Michigan is blessed with some amazing women rocking their careers as they also give back to help the community.

Women like Mary Barra, chairman and CEO of General Motors, Suzanne Shank, chairman and CEO of Siebert Brandford & Shank, Gretchen Valade, chairman emeritus of Carhartt, Andra Rush, founder and chairman of Rush Group, and Najah Bazzy, founder and executive director of Zaman International.

Though they hail from different backgrounds, these powerhouses have made helping the community a priority.

“Life is a boomerang,” said Terry Barclay, president and chairman of Inforum, the state’s most influential women’s business group. “What you give, you get. Smart women know that the fastest way we rise is by lifting other people, particularly women.”

With Women’s History Month kicking off this week, these five women are following the tradition of earlier trailblazers who impacted the community.

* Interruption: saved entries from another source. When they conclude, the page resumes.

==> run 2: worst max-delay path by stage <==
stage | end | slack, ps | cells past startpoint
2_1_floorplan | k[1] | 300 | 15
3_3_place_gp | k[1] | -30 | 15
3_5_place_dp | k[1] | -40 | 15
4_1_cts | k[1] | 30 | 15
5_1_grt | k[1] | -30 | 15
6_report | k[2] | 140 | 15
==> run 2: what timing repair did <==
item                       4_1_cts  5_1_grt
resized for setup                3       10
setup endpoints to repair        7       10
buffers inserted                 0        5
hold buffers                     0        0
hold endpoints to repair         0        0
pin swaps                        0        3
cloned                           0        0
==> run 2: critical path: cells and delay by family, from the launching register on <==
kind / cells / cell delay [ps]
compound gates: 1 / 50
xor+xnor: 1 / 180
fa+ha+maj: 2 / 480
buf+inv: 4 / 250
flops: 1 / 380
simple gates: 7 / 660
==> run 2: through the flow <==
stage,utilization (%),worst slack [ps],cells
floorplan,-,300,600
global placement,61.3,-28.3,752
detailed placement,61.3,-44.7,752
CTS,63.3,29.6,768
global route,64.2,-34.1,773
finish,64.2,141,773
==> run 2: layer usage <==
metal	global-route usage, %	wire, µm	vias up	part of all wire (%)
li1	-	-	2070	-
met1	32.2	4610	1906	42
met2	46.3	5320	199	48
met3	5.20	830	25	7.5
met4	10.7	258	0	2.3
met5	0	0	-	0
### src/hw/rtl/dtq_datapath.sv
`timescale 1ns / 1ps
// ----------------------------------------------------------------------------
// dtq_datapath: slot store, list pointers and result register
// Executes one controller command per cycle on the delta list.
// ----------------------------------------------------------------------------
module dtq_datapath (
    input  logic                      i_clk,
    input  logic                      i_rst_n,
    input  dtq_pkg::t_dp_cmd          i_cmd,
    output dtq_pkg::t_dp_stat         o_stat,
    input  logic [1:0]                i_opcode,
    input  logic [dtq_pkg::ID_W-1:0]  i_timer_id,
    input  logic [dtq_pkg::DELTA_W-1:0] i_delay,
    input  logic [dtq_pkg::DELTA_W-1:0] i_elapsed,
    output logic                      o_out_valid,
    input  logic                      i_out_stall,
    output logic                      o_kind,
    output logic [dtq_pkg::ID_W-1:0]  o_expired_id,
    output logic [dtq_pkg::DELTA_W-1:0] o_next_alarm,
    output logic                      o_alarm_valid,
    output logic [1:0]                o_status,
    output logic                      o_last
);

    // slot store
    logic [dtq_pkg::DELTA_W-1:0] r_delta [dtq_pkg::TIMERS];
    logic [dtq_pkg::PTR_W-1:0]   r_next  [dtq_pkg::TIMERS];
    logic [dtq_pkg::TIMERS-1:0]  r_queued, n_queued;
    logic [dtq_pkg::PTR_W-1:0]   r_head, n_head;

    // item context and walk pointers
    dtq_pkg::t_opcode            r_op;
    logic [dtq_pkg::ID_W-1:0]    r_id;
    logic [dtq_pkg::DELTA_W-1:0] r_delay, n_delay;
    logic [dtq_pkg::DELTA_W-1:0] r_elapsed;
    logic [dtq_pkg::PTR_W-1:0]   r_cur, n_cur;
    logic [dtq_pkg::PTR_W-1:0]   r_prev, n_prev;
    logic [dtq_pkg::PTR_W-1:0]   r_steps, n_steps;
    logic [dtq_pkg::KCNT_W-1:0]  r_kcnt, n_kcnt;
    logic [1:0]                  r_status, n_status;
    logic                        r_show, n_show;
    logic                        r_was_head, n_was_head;

    // result register
    logic                        r_o_valid;
    logic                        r_kind, n_kind;
    logic [dtq_pkg::ID_W-1:0]    r_xid, n_xid;
    logic [dtq_pkg::DELTA_W-1:0] r_alarm, n_alarm;
    logic                        r_aval, n_aval;
    logic [1:0]                  r_ostat, n_ostat;
    logic                        r_last, n_last;
    logic                        out_load;

    // write ports
    logic                        d_we;
    logic [dtq_pkg::SLOT_W-1:0]  d_waddr;
    logic [dtq_pkg::DELTA_W-1:0] d_wdata;
    logic                        nx_we;
    logic [dtq_pkg::SLOT_W-1:0]  nx_waddr;
    logic [dtq_pkg::PTR_W-1:0]   nx_wdata;

    // read port
    logic [dtq_pkg::PTR_W-1:0]   rd_ptr;
    logic [dtq_pkg::SLOT_W-1:0]  rd_idx;
    logic [dtq_pkg::DELTA_W-1:0] rd_delta;
    logic [dtq_pkg::PTR_W-1:0]   rd_next;
    logic [dtq_pkg::PTR_W-1:0]   rd_next_n;

    logic [dtq_pkg::SLOT_W-1:0]  id_idx, head_idx, cur_idx, prev_idx;
    logic [dtq_pkg::PTR_W-1:0]   id_ptr;
    logic                        head_valid, cur_valid, prev_valid, steps_ok;
    logic                        link_cur, rm_wh, show_now;
    logic [dtq_pkg::DELTA_W-1:0] rm_cal;

    always_comb begin
        case (i_cmd.rsel)
            dtq_pkg::RSEL_HEAD: rd_ptr = r_head;
            dtq_pkg::RSEL_CUR:  rd_ptr = r_cur;
            dtq_pkg::RSEL_ID:   rd_ptr = dtq_pkg::PTR_W'(r_id);
            default:            rd_ptr = r_head;
        endcase
    end

    assign rd_idx    = rd_ptr[dtq_pkg::SLOT_W-1:0];
    assign rd_delta  = r_delta[rd_idx];
    assign rd_next   = r_next[rd_idx];
    assign rd_next_n = (rd_next < dtq_pkg::NIL) ? rd_next : dtq_pkg::NIL;

    assign id_idx     = dtq_pkg::SLOT_W'(r_id);
    assign id_ptr     = dtq_pkg::PTR_W'(r_id);
    assign head_idx   = r_head[dtq_pkg::SLOT_W-1:0];
    assign cur_idx    = r_cur[dtq_pkg::SLOT_W-1:0];
    assign prev_idx   = r_prev[dtq_pkg::SLOT_W-1:0];
    assign head_valid = r_head < dtq_pkg::NIL;
    assign cur_valid  = r_cur < dtq_pkg::NIL;
    assign prev_valid = r_prev < dtq_pkg::NIL;
    assign steps_ok   = r_steps < dtq_pkg::PTR_W'(dtq_pkg::TIMERS);
    assign link_cur   = cur_valid && steps_ok;
    assign rm_wh      = (r_head == id_ptr);
    assign rm_cal     = (rm_wh && rd_delta >= r_elapsed) ? (rd_delta - r_elapsed) : rd_delta;
    assign show_now   = r_show && head_valid;
    assign out_load   = (i_cmd.op == dtq_pkg::CMD_POP) || (i_cmd.op == dtq_pkg::CMD_REPORT);

    // status to the controller
    always_comb begin
        o_stat.op         = r_op;
        o_stat.bad_id     = 32'(r_id) >= 32'(dtq_pkg::TIMERS);
        o_stat.dup        = r_queued[id_idx];
        o_stat.head_valid = head_valid;
        o_stat.walk_more  = cur_valid && steps_ok && (r_delay >= rd_delta);
        o_stat.rm_more    = cur_valid && (r_cur != id_ptr) && steps_ok;
        o_stat.found      = (r_cur == id_ptr);
        o_stat.pop_more   = head_valid && (r_kcnt < dtq_pkg::KCNT_W'(dtq_pkg::MAX_POP))
                            && (rd_delta == '0);
        o_stat.out_free   = !r_o_valid || !i_out_stall;
    end

    always_comb begin
        d_we       = 1'b0;
        d_waddr    = rd_idx;
        d_wdata    = rd_delta;
        nx_we      = 1'b0;
        nx_waddr   = id_idx;
        nx_wdata   = dtq_pkg::NIL;
        n_queued   = r_queued;
        n_head     = r_head;
        n_delay    = r_delay;
        n_cur      = r_cur;
        n_prev     = r_prev;
        n_steps    = r_steps;
        n_kcnt     = r_kcnt;
        n_status   = r_status;
        n_show     = r_show;
        n_was_head = r_was_head;
        n_kind     = r_kind;
        n_xid      = r_xid;
        n_alarm    = r_alarm;
        n_aval     = r_aval;
        n_ostat    = r_ostat;
        n_last     = r_last;
        case (i_cmd.op)
            dtq_pkg::CMD_LOAD: begin
                n_delay  = i_delay;
                n_status = dtq_pkg::ST_OK;
                n_show   = (i_opcode != dtq_pkg::OP_NOP);
            end
            dtq_pkg::CMD_FAIL_DUP: begin
                n_status = dtq_pkg::ST_DUP;
                n_show   = 1'b0;
            end
            dtq_pkg::CMD_FAIL_ABSENT: begin
                n_status = dtq_pkg::ST_ABSENT;
                n_show   = 1'b0;
            end
            dtq_pkg::CMD_INS_CAL: begin
                // late calibration leaves the head untouched
                if (head_valid && rd_delta >= r_elapsed) begin
                    d_we    = 1'b1;
                    d_waddr = head_idx;
                    d_wdata = rd_delta - r_elapsed;
                end
                n_cur   = r_head;
                n_prev  = dtq_pkg::NIL;
                n_steps = '0;
            end
            dtq_pkg::CMD_INS_STEP: begin
                n_delay = r_delay - rd_delta;
                n_prev  = r_cur;
                n_cur   = rd_next;
                n_steps = r_steps + 1'b1;
            end
            dtq_pkg::CMD_INS_LINK1: begin
                if (link_cur) begin
                    d_we    = 1'b1;
                    d_waddr = cur_idx;
                    d_wdata = rd_delta - r_delay;
                end
                nx_we            = 1'b1;
                nx_waddr         = id_idx;
                nx_wdata         = link_cur ? r_cur : dtq_pkg::NIL;
                n_queued[id_idx] = 1'b1;
            end
            dtq_pkg::CMD_INS_LINK2: begin
                d_we    = 1'b1;
                d_waddr = id_idx;
                d_wdata = r_delay;
                if (prev_valid) begin
                    nx_we    = 1'b1;
                    nx_waddr = prev_idx;
                    nx_wdata = id_ptr;
                end else begin
                    n_head = id_ptr;
                end
            end
            dtq_pkg::CMD_RM_START: begin
                n_cur   = r_head;
                n_prev  = dtq_pkg::NIL;
                n_steps = '0;
            end
            dtq_pkg::CMD_RM_STEP: begin
                n_prev  = r_cur;
                n_cur   = rd_next;
                n_steps = r_steps + 1'b1;
            end
            dtq_pkg::CMD_RM_CAL: begin
                d_we       = 1'b1;
                d_waddr    = id_idx;
                d_wdata    = rm_cal;
                n_delay    = rm_cal;
                n_was_head = rm_wh;
                n_cur      = rd_next_n;
            end
            dtq_pkg::CMD_RM_ADD: begin
                // successor takes over the removed delta
                if (cur_valid) begin
                    d_we    = 1'b1;
                    d_waddr = cur_idx;
                    d_wdata = rd_delta + r_delay;
                end
                if (prev_valid) begin
                    nx_we    = 1'b1;
                    nx_waddr = prev_idx;
                    nx_wdata = r_cur;
                end else begin
                    n_head = r_cur;
                end
            end
            dtq_pkg::CMD_RM_FIN: begin
                n_queued[id_idx] = 1'b0;
                nx_we            = 1'b1;
                nx_waddr         = id_idx;
                nx_wdata         = dtq_pkg::NIL;
                n_show           = r_was_head;
            end
            dtq_pkg::CMD_EXP_ZERO: begin
                d_we    = 1'b1;
                d_waddr = head_idx;
                d_wdata = '0;
                n_kcnt  = '0;
            end
            dtq_pkg::CMD_POP: begin
                n_kind             = dtq_pkg::KIND_EXPIRED;
                n_xid              = dtq_pkg::ID_W'(r_head);
                n_alarm            = '0;
                n_aval             = 1'b0;
                n_ostat            = dtq_pkg::ST_OK;
                n_last             = 1'b0;
                n_head             = rd_next_n;
                n_queued[head_idx] = 1'b0;
                nx_we              = 1'b1;
                nx_waddr           = head_idx;
                nx_wdata           = dtq_pkg::NIL;
                n_kcnt             = r_kcnt + 1'b1;
            end
            dtq_pkg::CMD_REPORT: begin
                n_kind  = dtq_pkg::KIND_ALARM;
                n_xid   = '0;
                n_alarm = show_now ? rd_delta : '0;
                n_aval  = show_now;
                n_ostat = r_status;
                n_last  = 1'b1;
            end
            default: begin
            end
        endcase
    end

    always_ff @(posedge i_clk) begin
        if (d_we) begin
            r_delta[d_waddr] <= d_wdata;
        end
        if (nx_we) begin
            r_next[nx_waddr] <= nx_wdata;
        end
    end

    always_ff @(posedge i_clk) begin
        if (!i_rst_n) begin
            r_queued  <= '0;
            r_head    <= dtq_pkg::NIL;
            r_o_valid <= 1'b0;
        end else begin
            r_queued <= n_queued;
            r_head   <= n_head;
            if (out_load) begin
                r_o_valid <= 1'b1;
            end else if (!i_out_stall) begin
                r_o_valid <= 1'b0;
            end
        end
    end

    always_ff @(posedge i_clk) begin
        if (i_cmd.op == dtq_pkg::CMD_LOAD) begin
            r_op      <= dtq_pkg::t_opcode'(i_opcode);
            r_id      <= i_timer_id;
            r_elapsed <= i_elapsed;
        end
        r_delay    <= n_delay;
        r_cur      <= n_cur;
        r_prev     <= n_prev;
        r_steps    <= n_steps;
        r_kcnt     <= n_kcnt;
        r_status   <= n_status;
        r_show     <= n_show;
        r_was_head <= n_was_head;
        r_kind     <= n_kind;
        r_xid      <= n_xid;
        r_alarm    <= n_alarm;
        r_aval     <= n_aval;
        r_ostat    <= n_ostat;
        r_last     <= n_last;
    end

    assign o_out_valid   = r_o_valid;
    assign o_kind        = r_kind;
    assign o_expired_id  = r_xid;
    assign o_next_alarm  = r_alarm;
    assign o_alarm_valid = r_aval;
    assign o_status      = r_ostat;
    assign o_last        = r_last;

    // a live head always names a queued slot
    a_head_queued: assert property (@(posedge i_clk) disable iff (!i_rst_n)
        (r_head < dtq_pkg::NIL) |-> r_queued[head_idx])
        else $error("head slot not marked queued");

    // every pop advances the head
    a_pop_moves: assert property (@(posedge i_clk) disable iff (!i_rst_n)
        (i_cmd.op == dtq_pkg::CMD_POP) |=> (r_head != $past(r_head)))
        else $error("pop left head in place");

    // results are only loaded into a free output register
    a_load_free: assert property (@(posedge i_clk) disable iff (!i_rst_n)
        out_load |-> (!r_o_valid || !i_out_stall))
        else $error("result overwritten while stalled");

endmodule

Leaders like Eleanor Josaitis, who cofounded Focus: HOPE and worked to ease Detroit’s racial and economic divide, former first lady Betty Ford, who changed the conversation about substance abuse and breast cancer, and Rosa Parks, a seamstress who inspired the civil rights movement when she refused to give her seat on the bus to a white man during segregation in 1955.

Today, a new group of leaders is blazing new trails.

Andra Rush
Andra Rush (Photo: Paul Pytlowany CBS62)

Barra, Shank, Valade, Rush and Bazzy are also profiled in “Eye on the Future: the Power of Women,”  a TV special airing at 6:30  tonight on CBS 62.

Rush’s business story began with a $5,000 loan from her parents and her credit cards, which she used to buy a van and two pickup as she launched Rush Trucking while in her twenties.

She worked hard and the company flourished. Today, she’s chairman of Rush Group, which includes companies that focus on auto manufacturing, assembly, logistics and supply chain management. Rush Group generates more than $1.5 billion in annual sales.

“When I was in college, I thought I could run a few companies and my family could soon retire, I would also be able to help find a cure for diabetes,” said Rush with a laugh.

She learned how hard it is to sustain and grow a business.

Today, Rush, who is mom to three boys, also oversees one of the largest Native American-owned businesses in the U.S. and woman-owned companies in Michigan.

As she’s grown, she’s never forgotten the importance of giving back and helping those in need.

Rush is involved with numerous schools and organizations with a focus on helping Native Americans, women and children.

She is also focused on creating sustainable jobs in under-served communities where her facilities are based.

President Barack Obama gave kudos to Rush for her community efforts during his 2014 State of the Union speech. She sat in the audience next to Barra, who had just been named CEO of General Motors. Barra was also hailed by Obama in his remarks.

“It’s not the destination, it’s the journey,” said Rush. “For me it’s been a great journey, and I am amazed at the phenomenal people I have met along the way.”